- _WHAT THE EXERCISE ASKS_
Reproduce word for word, from the entries below, the line with "Max frequency ... 0.180 GHz", the line with "Floorplan die area ... ~5500 sq um", and every line between them, and nothing more.

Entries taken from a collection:
## src/rtl/wic_pkg.sv

```systemverilog
`timescale 1ns / 1ps
// ----------------------------------------------------------------------------
// wic_pkg: shared types and constants of the windowed instruction cache
// Geometry, request and result codes, transaction layouts and the bus
// address translation used by the back end.
// ----------------------------------------------------------------------------
package wic_pkg;

  // Cache geometry (both powers of two)
  localparam int CACHE_BYTES = 512;
  localparam int LINE_BYTES  = 16;
  localparam int NLINES      = CACHE_BYTES / LINE_BYTES;
  localparam int OFFS_W      = $clog2(CACHE_BYTES);
  localparam int LINE_W      = $clog2(LINE_BYTES);
  localparam int LINE_IDX_W  = $clog2(NLINES);

  // Field widths
  localparam int ADDR_W  = 16;
  localparam int BANK_W  = 7;
  localparam int BUS_W   = 23;
  localparam int RAMM_W  = 17;
  localparam int BYTE_W  = 8;
  localparam int WAIT_W  = 3;
  localparam int CFG_W   = 23;
  localparam int CFGI_W  = 3;

  // Command queue between front and back
  localparam int FIFO_DEPTH = 2;
  localparam int FIFO_PTR_W = $clog2(FIFO_DEPTH);

  // Reset values of the configuration registers
  localparam logic [BUS_W-1:0]  ROM_LIMIT_RST = 23'h1fffff;
  localparam logic [RAMM_W-1:0] RAM_LIMIT_RST = 17'h0ffff;

  // Register indexes
  localparam logic [CFGI_W-1:0] CFG_CACHE_BASE   = 3'd0;
  localparam logic [CFGI_W-1:0] CFG_PROGRAM_BANK = 3'd1;
  localparam logic [CFGI_W-1:0] CFG_SLOW_CLOCK   = 3'd2;
  localparam logic [CFGI_W-1:0] CFG_ROM_LIMIT    = 3'd3;
  localparam logic [CFGI_W-1:0] CFG_RAM_LIMIT    = 3'd4;

  // Request type codes
  localparam logic [2:0] REQ_FETCH   = 3'd0;
  localparam logic [2:0] REQ_FLUSH   = 3'd1;
  localparam logic [2:0] REQ_HOST_RD = 3'd2;
  localparam logic [2:0] REQ_HOST_WR = 3'd3;
  localparam logic [2:0] REQ_FILL    = 3'd4;

  // Result kind codes
  localparam logic [1:0] KIND_DATA  = 2'd0;
  localparam logic [1:0] KIND_MEMRD = 2'd1;
  localparam logic [1:0] KIND_ACK   = 2'd2;

  // Wait cycle charges
  localparam logic [WAIT_W-1:0] HIT_WAIT_SLOW = 3'd1;
  localparam logic [WAIT_W-1:0] HIT_WAIT_FAST = 3'd2;
  localparam logic [WAIT_W-1:0] MEM_WAIT_SLOW = 3'd5;
  localparam logic [WAIT_W-1:0] MEM_WAIT_FAST = 3'd6;

  typedef struct packed {
    logic [2:0]        req_type;
    logic [ADDR_W-1:0] address;
    logic [BYTE_W-1:0] data;
  } in_item_t;

  typedef struct packed {
    logic [1:0]        kind;
    logic [BYTE_W-1:0] byte_out;
    logic              to_ram;
    logic [BUS_W-1:0]  mem_offset;
    logic              uncached;
    logic [WAIT_W-1:0] wait_cycles;
    logic              last;
  } out_item_t;

  typedef struct packed {
    logic [ADDR_W-1:0] cache_base;
    logic [BANK_W-1:0] program_bank;
    logic              slow_clock;
    logic [BUS_W-1:0]  rom_limit;
    logic [RAMM_W-1:0] ram_limit;
  } cfg_t;

  // Classified operations handed from front to back
  typedef enum logic [2:0] {
    OP_FETCH_WIN,
    OP_FETCH_UNC,
    OP_FLUSH,
    OP_HOST_RD,
    OP_HOST_WR,
    OP_FILL,
    OP_NOP
  } cmd_op_e;

  typedef struct packed {
    cmd_op_e                  op;
    logic [OFFS_W-1:0]        offset;     // fetch offset or host cache index
    logic [ADDR_W-LINE_W-1:0] line_base;  // aligned bus line of a miss
    logic [ADDR_W-1:0]        address;
    logic [BYTE_W-1:0]        data;
  } cmd_t;

  typedef enum logic [2:0] {
    BK_CLEAR,
    BK_IDLE,
    BK_MISS,
    BK_RD_ISSUE,
    BK_RD_DATA
  } bk_state_e;

  typedef struct packed {
    logic             to_ram;
    logic [BUS_W-1:0] offset;
  } mem_tgt_t;

  // Map a bank address onto a masked ROM or RAM offset
  function automatic mem_tgt_t xlate(logic [BANK_W-1:0] bank, logic [ADDR_W-1:0] low,
                                     logic [BUS_W-1:0] rom_limit,
                                     logic [RAMM_W-1:0] ram_limit);
    logic [BUS_W-1:0] a;
    mem_tgt_t         r;
    a = {bank, low};
    if (!a[22]) begin
      // banks 00-3f: 32 KiB pages
      r.to_ram = 1'b0;
      r.offset = {2'b00, a[21:16], a[14:0]} & rom_limit;
    end else if (!a[21]) begin
      // banks 40-5f: linear ROM
      r.to_ram = 1'b0;
      r.offset = a & rom_limit;
    end else begin
      r.to_ram = 1'b1;
      r.offset = {{(BUS_W-RAMM_W){1'b0}}, a[RAMM_W-1:0] & ram_limit};
    end
    return r;
  endfunction

endpackage

```

## src/rtl/wic_front.sv

```systemverilog
`timescale 1ns / 1ps
// ----------------------------------------------------------------------------
// wic_front: input acceptance and classification
// Computes the window offset, host index and miss line address of each
// incoming transaction and queues a classified command for the back end.
// ----------------------------------------------------------------------------
module wic_front (
  input  logic              in_valid_i,
  output logic              in_stall_o,
  input  wic_pkg::in_item_t in_item_i,
  input  wic_pkg::cfg_t     cfg_i,
  input  logic              clearing_i,
  input  logic              fifo_full_i,
  output logic              push_o,
  output wic_pkg::cmd_t     cmd_o
);
  import wic_pkg::*;

  logic [ADDR_W-1:0] win_off;
  logic [ADDR_W-1:0] host_sum;
  logic [ADDR_W-1:0] line_sum;
  logic              in_win;

  // Hold off input while the queue is full or the store is being cleared
  assign in_stall_o = fifo_full_i || clearing_i;
  assign push_o     = in_valid_i && !in_stall_o;

  // Window offset and host index
  assign win_off  = in_item_i.address - cfg_i.cache_base;
  assign host_sum = in_item_i.address + cfg_i.cache_base;
  assign in_win   = (win_off[ADDR_W-1:OFFS_W] == '0);
  // Bus line of the missing cache line, rounded down to a line boundary
  assign line_sum = cfg_i.cache_base + {win_off[ADDR_W-1:LINE_W], {LINE_W{1'b0}}};

  // Classify the transaction
  always_comb begin
    cmd_o.address   = in_item_i.address;
    cmd_o.data      = in_item_i.data;
    cmd_o.line_base = line_sum[ADDR_W-1:LINE_W];
    cmd_o.offset    = host_sum[OFFS_W-1:0];
    case (in_item_i.req_type)
      REQ_FETCH: begin
        cmd_o.op     = in_win ? OP_FETCH_WIN : OP_FETCH_UNC;
        cmd_o.offset = win_off[OFFS_W-1:0];
      end
      REQ_FLUSH:   cmd_o.op = OP_FLUSH;
      REQ_HOST_RD: cmd_o.op = OP_HOST_RD;
      REQ_HOST_WR: cmd_o.op = OP_HOST_WR;
      REQ_FILL:    cmd_o.op = OP_FILL;
      default:     cmd_o.op = OP_NOP;
    endcase
  end

endmodule

```

## config.mk

```make
export PLATFORM = sky130hd
export DESIGN_NAME = wic_front
export DESIGN_NICKNAME = d
export VERILOG_FILES = /design/src/rtl/wic_pkg.sv /design/src/rtl/wic_front.sv
export SDC_FILE = /design/constraint.sdc
export NUM_CORES = 1
export LEC_CHECK = 0
export ABC_AREA = 1
export BUFFER_PORTS_ARGS = -buffer_cell sky130_fd_sc_hd__buf_4
export CORE_AREA = 2 2 75 69
export DETAILED_ROUTE_END_ITERATION = 10
export DIE_AREA = 0 0 77 71
export PLACE_DENSITY_LB_ADDON = 0.25
export SLEW_MARGIN = 20
export SYNTH_ARGS = -nofsm -noshare
export SYNTH_HDL_FRONTEND = slang
export SYNTH_SLANG_ARGS = --single-unit
export TNS_END_PERCENT = 100
```

## constraint.sdc

```tcl
create_clock -name vclk -period 9.05
set_input_delay 1.3575 -clock vclk [all_inputs]
set_output_delay 1.3575 -clock vclk [all_outputs]
set_load 0.005 [all_outputs]
```

== Word level (Yosys, flattened, before mapping) ==
Cells that the tools add are included.
Operators by class
  add/subtract/negate cells: 3
  multiplexer cells: 3
  reductions and logical operators: 5
  eq/ne operators: 4
Operators with widths (number)
  adder 16 bit: 1
  subtractor 16 bit: 1
  one-hot mux 3 bit (5 select lines): 1
  adder 9 bit: 1
  2-to-1 mux 9 bit: 1
  logical NOT 7 bit: 1
  equality test 3 x 2 -> 1 bit, second input constant: 2
  equality test 3 x 1 -> 1 bit, second input constant: 1
  equality test 3 bit, second input constant: 1
  logical NOT 3 bit: 1
  logical AND 1 bit: 1
  logical NOT 1 bit: 1
  logical OR 1 bit: 1
  2-to-1 mux 1 bit: 1
Storage, ports and cells
  bits in registers: 0
  word-level logic and storage cells: 15
  output and inout bits: 50
  input bits: 94

== Logic depth before layout (Yosys ltp) ==
  depth in word-level cells: 4
  gate-level depth with buffers: 20
  mapped depth without buffers: 19

== Least setup slack after synthesis ==
OpenSTA, ideal clock, no wires.
  path type: input port to output port
  start point: input port cfg_i[53] (netlist bit)
  end point: output port cmd_o[33] (netlist bit)
  buffers on the path: 1
  cell stages on the path: 14
  data arrival time: 3.506 ns
  required time: 7.693 ns
  slack: 4.187 ns
  cells stage by stage: inv_1 -> ha_1 -> buf_6 -> nand2_1 -> inv_1 -> a21oi_1 -> nand2_1 -> xor2_1 -> ha_1 -> nand2_1 -> o21ai_0 -> a21oi_1 -> o21ai_0 -> xor2_1
RTL lines
  from (decl): line wic_front.sv:11  | input wic_pkg::cfg_t cfg_i,
  to (decl): line wic_front.sv:15  | output wic_pkg::cmd_t cmd_o

==> impl_summary.txt <==
----------------------------------------------------
[Run status]
  Run status ... complete, no violations

[STA]
  Final hold vios ... 0
  Final worst-path cycle share ... 0.613
  Slew of the pin with the lowest slew margin ... 0.477 ns
  Final Slew Violations ... 0
  Setup TNS Final ... 0 ns
  Post-layout minimum cycle time ... about 5.6 ns
  Final number of setup-violating endpoints ... 0
  Relative max-transition margin ... 0.679
  Max frequency ... 0.180 GHz
  RSZ-0062 raised after global routing ... no
  Setup slack of the critical path after layout ... approximately 3.5 ns

[Power and ir drop]
  Internal power component ... about 120 uW
  Static power due to leakage ... approximately 0.0017 uW
  Portion of total power attributed to combinational logic ... 1.000
  Switching share of power ... 0.521
  Worst vdd rail ir drop ... slightly above 0.00007 V
  P per Cell Area ... roughly 94 nW/um^2
  Switching power of the nets ... 132 uW
  Clock group share of total power ... 0
  Sequential group share of total power ... 0

[Finish]
  Seq_cells ... 0
  Most common cell after layout, fill and taps aside ... sky130_fd_sc_hd__nand2_1
  Filler cells ... about 540
  Layout area overhead ... 20.8%
  Most frequent cells in the layout ... sky130_fd_sc_hd__nand2_1 (113), sky130_fd_sc_hd__inv_1 (86), sky130_fd_sc_hd__buf_4 (80)
  Clock buffer count in the final layout ... 0
  Antenna diode count ... 0
  Layout cell share with drive strength beyond 1 ... 0.193
  Storage element area ... 0 sq um
  Layout net count ... roughly 600

[Clock network]
  Post-CTS Repair Setup Buffers ... 0
  Gates resized, CTS repair ... 0
  Total of hold buffers inserted after clock tree synthesis ... 0

[Drt]
  Number of nets with antenna violations after detailed routing ... 0
  Drt total wl ... roughly 5000 um
  Vias per cell ... approximately 4.7
  Via total after detailed routing ... 2,403
  Detailed-routing iteration count for the pre-antenna-repair pass ... 4
  Number of DRC markers in iteration 0 ... 103
  DRC errors left ... 0
  Wire length per cell ... about 9.9 um

[Setup path]
  Crit path arrival time ... about 4.2 ns
  Kind of critical path ... input port to output pin
  Critical Path RT ... 7.69 ns
  Crit Path Max Fanout ... 9
  Crit path launch type ... input port
  Endpoint class of the critical path ... output pin

[Die]
  Floorplan die area ... ~5500 sq um
  Effective utilization at floorplan ... 0.469
  Die width ... 77 um
  Cell Rows ... 24
  Die Y-Extent ... 71 um
  # IOs ... roughly 140
  CORE AREA ... 4740 sq um

[Place]
  PortBufs ... 80
  Placed wire-length estimate ... around 4600 um
  Worst setup slack after placement ... about 3.6 ns
  Gpl congestion ... about 0.87

[Yosys]
  Post-synth net total ... 532
  Complex-gate fraction of the synthesized area ... 0.111
  Parity-gate share of the synthesized area counting xor and xnor cells ... 0.0708
  Distinct cell type count of the synthesized netlist ... 32
  Main combinational cell family by area after synthesis ... simple AND/OR/NAND/NOR gates
  Area of the mapped netlist ... ~2200 sq um
  Number of standard cells after synthesis ... approximately 400
  Share of synthesized cell area in and, or, nand and nor gates ... 0.341
  Fraction of synthesized area in multiplexers ... 0.00450
  Average instance area after synthesis ... between 5 and 6 sq um
  Share of synthesized cell area in full adder, half adder and majority cells ... 0.229
  Yosys warnings ... 0
  Share of synthesized area occupied by flip-flops and latches ... 0

[Global routing]
  Vias in the first global route ... between 2k and 2.5k
  Met1 Use GR ... 0.259
  Pin count of the biggest net entering global routing ... 10
  Met3 global-route usage ... 0.00128
  Highest-utilization routing layer at the global route stage ... met2
  Total GRT Usage ... 0.183
  Antenna violations before repair ... 0
  Wire length of the first global-routing pass ... 8660 um
  Met2 demand-to-capacity share in global routing ... 0.330
  Overall overflow remaining after global route ... 0

[Job]
  Total of max-cap violations ... 0

[Min path]
  Cells on Worst Hold Path ... 0
  Start point of the worst hold path ... in_item_i[0]
  Hold worst-path end ... cmd_o[0]
  Kind of path behind the tightest hold check ... input port to output pin

----------------------------------------------------
-- power groups by stage --
stage	clock network [uW]	registers (uW)	logic, uW
2_1_floorplan	0	0	159
3_3_place_gp	0	0	248
3_5_place_dp	0	0	251
4_1_cts	0	0	253
5_1_grt	0	0	285
6_report	0	0	252
-- critical path, stage by stage --
cell	delay, ns
sky130_fd_sc_hd__buf_4	0.09
sky130_fd_sc_hd__inv_1	0.06
sky130_fd_sc_hd__ha_1	0.40
sky130_fd_sc_hd__nand2_1	0.13
sky130_fd_sc_hd__inv_1	0.06
sky130_fd_sc_hd__a21oi_1	0.14
sky130_fd_sc_hd__nand2_1	0.13
sky130_fd_sc_hd__xor2_1	0.19
sky130_fd_sc_hd__ha_1	0.36
sky130_fd_sc_hd__nand2_1	0.10
sky130_fd_sc_hd__o21ai_0	0.41
sky130_fd_sc_hd__a21oi_1	0.19
sky130_fd_sc_hd__o21ai_0	0.25
sky130_fd_sc_hd__xor2_1	0.18
sky130_fd_sc_hd__buf_4	0.13
-- per-stage QoR --
step / instances / hold slack (ns) / utilization / power [uW] / instance area, sq um
6_report: 515 / 2.72 / 0.567 / 252 / 2690
4_1_cts: 515 / 2.72 / 0.567 / 253 / 2690
3_3_place_gp: 515 / 2.72 / 0.567 / 248 / 2690
2_1_floorplan: 399 / 2.79 / - / 159 / 2230
5_1_grt: 515 / 2.72 / 0.567 / 285 / 2690
3_5_place_dp: 515 / 2.72 / 0.567 / 251 / 2690
-- layout make-up --
type | instances | area (sq um) | share of cell area
inverters | 86 | 323 | 0.120
multi-input cells | 284 | 1680 | 0.626
well taps | 65 | 81.3 | 0.0302
repair buffers | 80 | 601 | 0.223
-- how the worst max path moves through the flow --
stage	endpoint	from	slack, ns	depth (start not counted)
2_1_floorplan	cmd_o[33]	cfg_i[53]	4.19	14
6_report	cmd_o[33]	cfg_i[53]	3.50	15
3_3_place_gp	cmd_o[33]	cfg_i[53]	3.67	15
3_5_place_dp	cmd_o[33]	cfg_i[53]	3.60	15
4_1_cts	cmd_o[33]	cfg_i[53]	3.60	15
5_1_grt	cmd_o[33]	cfg_i[53]	3.33	15
-- kinds of logic (layout without fill, tap and decap cells) --
family,count (synthesis),count (layout)
simple gates,180,180
xor+xnor,18,18
buf+inv,115,166
fa+ha+maj,39,39
mux,1,1
compound gates,46,46
-- per-layer routing --
layer	wire length [um]	part of all wire
met3	211	0.041
met1	2530	0.50
met4	8	0.0016
met2	2360	0.46
met5	0	0
-- synth_stat cells, types with 2 or more instances --
cell type	count	area [sq um]
sky130_fd_sc_hd__inv_1	86	323
sky130_fd_sc_hd__a21oi_1	22	110
sky130_fd_sc_hd__a31oi_1	2	12.5
sky130_fd_sc_hd__buf_4	27	203
sky130_fd_sc_hd__nand2_1	113	424
sky130_fd_sc_hd__fa_1	3	60.1
sky130_fd_sc_hd__nor3_1	3	15.0
sky130_fd_sc_hd__o21ai_0	16	80.1
sky130_fd_sc_hd__nand3b_1	2	15.0
sky130_fd_sc_hd__and2_1	2	12.5
sky130_fd_sc_hd__xor2_1	12	105
sky130_fd_sc_hd__nand2_2	2	12.5
sky130_fd_sc_hd__xnor2_1	6	52.6
sky130_fd_sc_hd__nor2_1	26	97.6
sky130_fd_sc_hd__nand3_1	21	105
sky130_fd_sc_hd__nand4_1	5	31.3
sky130_fd_sc_hd__ha_1	36	450
No activity file was read; power rests on OpenSTA's default activity.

- _YOUR RESPONSE_
  Max frequency ... 0.180 GHz
  RSZ-0062 raised after global routing ... no
  Setup slack of the critical path after layout ... approximately 3.5 ns

[Power and ir drop]
  Internal power component ... about 120 uW
  Static power due to leakage ... approximately 0.0017 uW
  Portion of total power attributed to combinational logic ... 1.000
  Switching share of power ... 0.521
  Worst vdd rail ir drop ... slightly above 0.00007 V
  P per Cell Area ... roughly 94 nW/um^2
  Switching power of the nets ... 132 uW
  Clock group share of total power ... 0
  Sequential group share of total power ... 0

[Finish]
  Seq_cells ... 0
  Most common cell after layout, fill and taps aside ... sky130_fd_sc_hd__nand2_1
  Filler cells ... about 540
  Layout area overhead ... 20.8%
  Most frequent cells in the layout ... sky130_fd_sc_hd__nand2_1 (113), sky130_fd_sc_hd__inv_1 (86), sky130_fd_sc_hd__buf_4 (80)
  Clock buffer count in the final layout ... 0
  Antenna diode count ... 0
  Layout cell share with drive strength beyond 1 ... 0.193
  Storage element area ... 0 sq um
  Layout net count ... roughly 600

[Clock network]
  Post-CTS Repair Setup Buffers ... 0
  Gates resized, CTS repair ... 0
  Total of hold buffers inserted after clock tree synthesis ... 0

[Drt]
  Number of nets with antenna violations after detailed routing ... 0
  Drt total wl ... roughly 5000 um
  Vias per cell ... approximately 4.7
  Via total after detailed routing ... 2,403
  Detailed-routing iteration count for the pre-antenna-repair pass ... 4
  Number of DRC markers in iteration 0 ... 103
  DRC errors left ... 0
  Wire length per cell ... about 9.9 um

[Setup path]
  Crit path arrival time ... about 4.2 ns
  Kind of critical path ... input port to output pin
  Critical Path RT ... 7.69 ns
  Crit Path Max Fanout ... 9
  Crit path launch type ... input port
  Endpoint class of the critical path ... output pin

[Die]
  Floorplan die area ... ~5500 sq um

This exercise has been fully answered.